= Aim of the task =
Copy each of the records exactly.

Stored data entries
####################
This is an optimization exercise on Yosys and OpenROAD, whose aim is small area, not a production implementation. In this exercise RTL edits were held to simulation tests only and were not proved equivalent to the original. Power figures rest on the tool's default switching activity, not on a simulated workload.

## design.v

```verilog
module rm_aoi222 (
    input  logic a0, b0, a1, b1, a2, b2,
    output logic y
);
    assign y = ~((a0 & b0) | (a1 & b1) | (a2 & b2));
endmodule
module rm_aoi21 (
    input  logic a0, b0, c,
    output logic y
);
    assign y = ~((a0 & b0) | c);
endmodule
module rm_nand4 (
    input  logic a, b, c, d,
    output logic y
);
    assign y = ~(a & b & c & d);
endmodule
module rm_nor4 (
    input  logic a, b, c, d,
    output logic y
);
    assign y = ~(a | b | c | d);
endmodule
module rm_nand2 (
    input  logic a, b,
    output logic y
);
    assign y = ~(a & b);
endmodule
module rm_rdbit #(
    parameter int N = 49
) (
    input  logic [N-1:0] sel,
    input  logic [N-1:0] d,
    input  logic         extra,
    output logic         y
);
    logic [15:0] n;
    logic        n16;
    logic [3:0]  h;
    logic        g;
    for (genvar j = 0; j < 16; j++) begin : g_aoi
        rm_aoi222 u (.a0(sel[3*j]), .b0(d[3*j]), .a1(sel[3*j+1]), .b1(d[3*j+1]),
                     .a2(sel[3*j+2]), .b2(d[3*j+2]), .y(n[j]));
    end
    rm_aoi21 u_last (.a0(sel[48]), .b0(d[48]), .c(extra), .y(n16));
    for (genvar j = 0; j < 4; j++) begin : g_nand
        rm_nand4 u (.a(n[4*j]), .b(n[4*j+1]), .c(n[4*j+2]), .d(n[4*j+3]), .y(h[j]));
    end
    rm_nor4  u_nor (.a(h[0]), .b(h[1]), .c(h[2]), .d(h[3]), .y(g));
    rm_nand2 u_out (.a(g), .b(n16), .y(y));
endmodule
module apb_modport #(
    parameter int ADDR_WIDTH     = 32,
    parameter int DATA_WIDTH     = 32,
    parameter int NO_OF_SLAVES   = 7,
    parameter int REGS_PER_SLAVE = 8
) (
    input  logic                    pclock,
    input  logic                    presetn,    
    input  logic [ADDR_WIDTH-1:0]   paddr,
    input  logic [DATA_WIDTH-1:0]   pwdata,
    input  logic                    pwrite,
    input  logic [NO_OF_SLAVES-1:0] psel_x,
    input  logic                    penable,
    output logic [DATA_WIDTH-1:0]   prdata,
    output logic                    pready,
    output logic                    pslverr
);
    localparam int DATA_REGS = REGS_PER_SLAVE - 1;
    localparam int IDX_W     = $clog2(REGS_PER_SLAVE);
    localparam int WIN_LSB   = IDX_W + 2;
    localparam logic [15:0] ID_TAG = 16'hA9B0;
    localparam int NW        = NO_OF_SLAVES * DATA_REGS;
    logic [DATA_WIDTH-1:0] data_q [NW];
    logic [NW-1:0]         valid_q;
    logic [IDX_W-1:0]      reg_idx;
    logic                  sel_any;
    logic                  sel_multi;
    logic                  access;
    logic                  addr_ok;
    logic                  xfer_err;
    logic                  wr_en;
    logic                  rd_en;
    logic [REGS_PER_SLAVE-1:0] idx_dec;
    logic [NW-1:0]         wsel;
    logic [NW-1:0]         rsel;
    logic [DATA_WIDTH-1:0] rd_id;
    always_comb begin
        sel_multi = 1'b0;
        for (int a = 0; a < NO_OF_SLAVES; a++)
            for (int b = a + 1; b < NO_OF_SLAVES; b++)
                sel_multi = sel_multi | (psel_x[a] & psel_x[b]);
    end
    assign sel_any  = |psel_x;
    assign reg_idx  = paddr[WIN_LSB-1:2];
    assign addr_ok  = ~|paddr[1:0] & ~|paddr[ADDR_WIDTH-1:WIN_LSB];
    assign access   = sel_any & penable;
    assign xfer_err = sel_multi | ~addr_ok | (pwrite & (reg_idx == IDX_W'(DATA_REGS)));
    assign wr_en    = access & pwrite & ~sel_multi & addr_ok;
    assign rd_en    = access & ~pwrite & ~sel_multi & addr_ok & ~presetn;
    always_comb
        for (int r = 0; r < REGS_PER_SLAVE; r++)
            idx_dec[r] = (reg_idx == IDX_W'(r));
    always_comb
        for (int k = 0; k < NO_OF_SLAVES; k++)
            for (int r = 0; r < DATA_REGS; r++) begin
                wsel[k*DATA_REGS+r] = wr_en & psel_x[k] & idx_dec[r];
                rsel[k*DATA_REGS+r] = rd_en & psel_x[k] & idx_dec[r] & valid_q[k*DATA_REGS+r];
            end
    always_comb begin
        rd_id = '0;
        for (int k = 0; k < NO_OF_SLAVES; k++)
            rd_id = rd_id | ({DATA_WIDTH{psel_x[k]}} & DATA_WIDTH'({ID_TAG, 8'h00, 8'(k)}));
        rd_id = rd_id & {DATA_WIDTH{rd_en & idx_dec[DATA_REGS]}};
    end
    for (genvar b = 0; b < DATA_WIDTH; b++) begin : g_rd
        logic [NW-1:0] col;
        for (genvar w = 0; w < NW; w++) begin : g_col
            assign col[w] = data_q[w][b];
        end
        rm_rdbit #(.N(NW)) u_bit (.sel(rsel), .d(col), .extra(rd_id[b]), .y(prdata[b]));
    end
    always_ff @(posedge pclock or posedge presetn) begin
        if (presetn) valid_q <= '0;
        else         valid_q <= valid_q | wsel;
    end
    always_ff @(posedge pclock) begin
        for (int w = 0; w < NW; w++)
            if (wsel[w]) data_q[w] <= pwdata;
    end
    assign pready  = access & ~presetn;
    assign pslverr = access & xfer_err & ~presetn;
endmodule
```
####################
= Answer to the exercise =
This is an optimization exercise on Yosys and OpenROAD, whose aim is small area, not a production implementation. In this exercise RTL edits were held to simulation tests only and were not proved equivalent to the original. Power figures rest on the tool's default switching activity, not on a simulated workload.

## design.v

```verilog
module rm_aoi222 (
    input  logic a0, b0, a1, b1, a2, b2,
    output logic y
);
    assign y = ~((a0 & b0) | (a1 & b1) | (a2 & b2));
endmodule
module rm_aoi21 (
    input  logic a0, b0, c,
    output logic y
);
    assign y = ~((a0 & b0) | c);
endmodule
module rm_nand4 (
    input  logic a, b, c, d,
    output logic y
);
    assign y = ~(a & b & c & d);
endmodule
module rm_nor4 (
    input  logic a, b, c, d,
    output logic y
);
    assign y = ~(a | b | c | d);
endmodule
module rm_nand2 (
    input  logic a, b,
    output logic y
);
    assign y = ~(a & b);
endmodule
module rm_rdbit #(
    parameter int N = 49
) (
    input  logic [N-1:0] sel,
    input  logic [N-1:0] d,
    input  logic         extra,
    output logic         y
);
    logic [15:0] n;
    logic        n16;
    logic [3:0]  h;
    logic        g;
    for (genvar j = 0; j < 16; j++) begin : g_aoi
        rm_aoi222 u (.a0(sel[3*j]), .b0(d[3*j]), .a1(sel[3*j+1]), .b1(d[3*j+1]),
                     .a2(sel[3*j+2]), .b2(d[3*j+2]), .y(n[j]));
    end
    rm_aoi21 u_last (.a0(sel[48]), .b0(d[48]), .c(extra), .y(n16));
    for (genvar j = 0; j < 4; j++) begin : g_nand
        rm_nand4 u (.a(n[4*j]), .b(n[4*j+1]), .c(n[4*j+2]), .d(n[4*j+3]), .y(h[j]));
    end
    rm_nor4  u_nor (.a(h[0]), .b(h[1]), .c(h[2]), .d(h[3]), .y(g));
    rm_nand2 u_out (.a(g), .b(n16), .y(y));
endmodule
module apb_modport #(
    parameter int ADDR_WIDTH     = 32,
    parameter int DATA_WIDTH     = 32,
    parameter int NO_OF_SLAVES   = 7,
    parameter int REGS_PER_SLAVE = 8
) (
    input  logic                    pclock,
    input  logic                    presetn,    
    input  logic [ADDR_WIDTH-1:0]   paddr,
    input  logic [DATA_WIDTH-1:0]   pwdata,
    input  logic                    pwrite,
    input  logic [NO_OF_SLAVES-1:0] psel_x,
    input  logic                    penable,
    output logic [DATA_WIDTH-1:0]   prdata,
    output logic                    pready,
    output logic                    pslverr
);
    localparam int DATA_REGS = REGS_PER_SLAVE - 1;
    localparam int IDX_W     = $clog2(REGS_PER_SLAVE);
    localparam int WIN_LSB   = IDX_W + 2;
    localparam logic [15:0] ID_TAG = 16'hA9B0;
    localparam int NW        = NO_OF_SLAVES * DATA_REGS;
    logic [DATA_WIDTH-1:0] data_q [NW];
    logic [NW-1:0]         valid_q;
    logic [IDX_W-1:0]      reg_idx;
    logic                  sel_any;
    logic                  sel_multi;
    logic                  access;
    logic                  addr_ok;
    logic                  xfer_err;
    logic                  wr_en;
    logic                  rd_en;
    logic [REGS_PER_SLAVE-1:0] idx_dec;
    logic [NW-1:0]         wsel;
    logic [NW-1:0]         rsel;
    logic [DATA_WIDTH-1:0] rd_id;
    always_comb begin
        sel_multi = 1'b0;
        for (int a = 0; a < NO_OF_SLAVES; a++)
            for (int b = a + 1; b < NO_OF_SLAVES; b++)
                sel_multi = sel_multi | (psel_x[a] & psel_x[b]);
    end
    assign sel_any  = |psel_x;
    assign reg_idx  = paddr[WIN_LSB-1:2];
    assign addr_ok  = ~|paddr[1:0] & ~|paddr[ADDR_WIDTH-1:WIN_LSB];
    assign access   = sel_any & penable;
    assign xfer_err = sel_multi | ~addr_ok | (pwrite & (reg_idx == IDX_W'(DATA_REGS)));
    assign wr_en    = access & pwrite & ~sel_multi & addr_ok;
    assign rd_en    = access & ~pwrite & ~sel_multi & addr_ok & ~presetn;
    always_comb
        for (int r = 0; r < REGS_PER_SLAVE; r++)
            idx_dec[r] = (reg_idx == IDX_W'(r));
    always_comb
        for (int k = 0; k < NO_OF_SLAVES; k++)
            for (int r = 0; r < DATA_REGS; r++) begin
                wsel[k*DATA_REGS+r] = wr_en & psel_x[k] & idx_dec[r];
                rsel[k*DATA_REGS+r] = rd_en & psel_x[k] & idx_dec[r] & valid_q[k*DATA_REGS+r];
            end
    always_comb begin
        rd_id = '0;
        for (int k = 0; k < NO_OF_SLAVES; k++)
            rd_id = rd_id | ({DATA_WIDTH{psel_x[k]}} & DATA_WIDTH'({ID_TAG, 8'h00, 8'(k)}));
        rd_id = rd_id & {DATA_WIDTH{rd_en & idx_dec[DATA_REGS]}};
    end
    for (genvar b = 0; b < DATA_WIDTH; b++) begin : g_rd
        logic [NW-1:0] col;
        for (genvar w = 0; w < NW; w++) begin : g_col
            assign col[w] = data_q[w][b];
        end
        rm_rdbit #(.N(NW)) u_bit (.sel(rsel), .d(col), .extra(rd_id[b]), .y(prdata[b]));
    end
    always_ff @(posedge pclock or posedge presetn) begin
        if (presetn) valid_q <= '0;
        else         valid_q <= valid_q | wsel;
    end
    always_ff @(posedge pclock) begin
        for (int w = 0; w < NW; w++)
            if (wsel[w]) data_q[w] <= pwdata;
    end
    assign pready  = access & ~presetn;
    assign pslverr = access & xfer_err & ~presetn;
endmodule
```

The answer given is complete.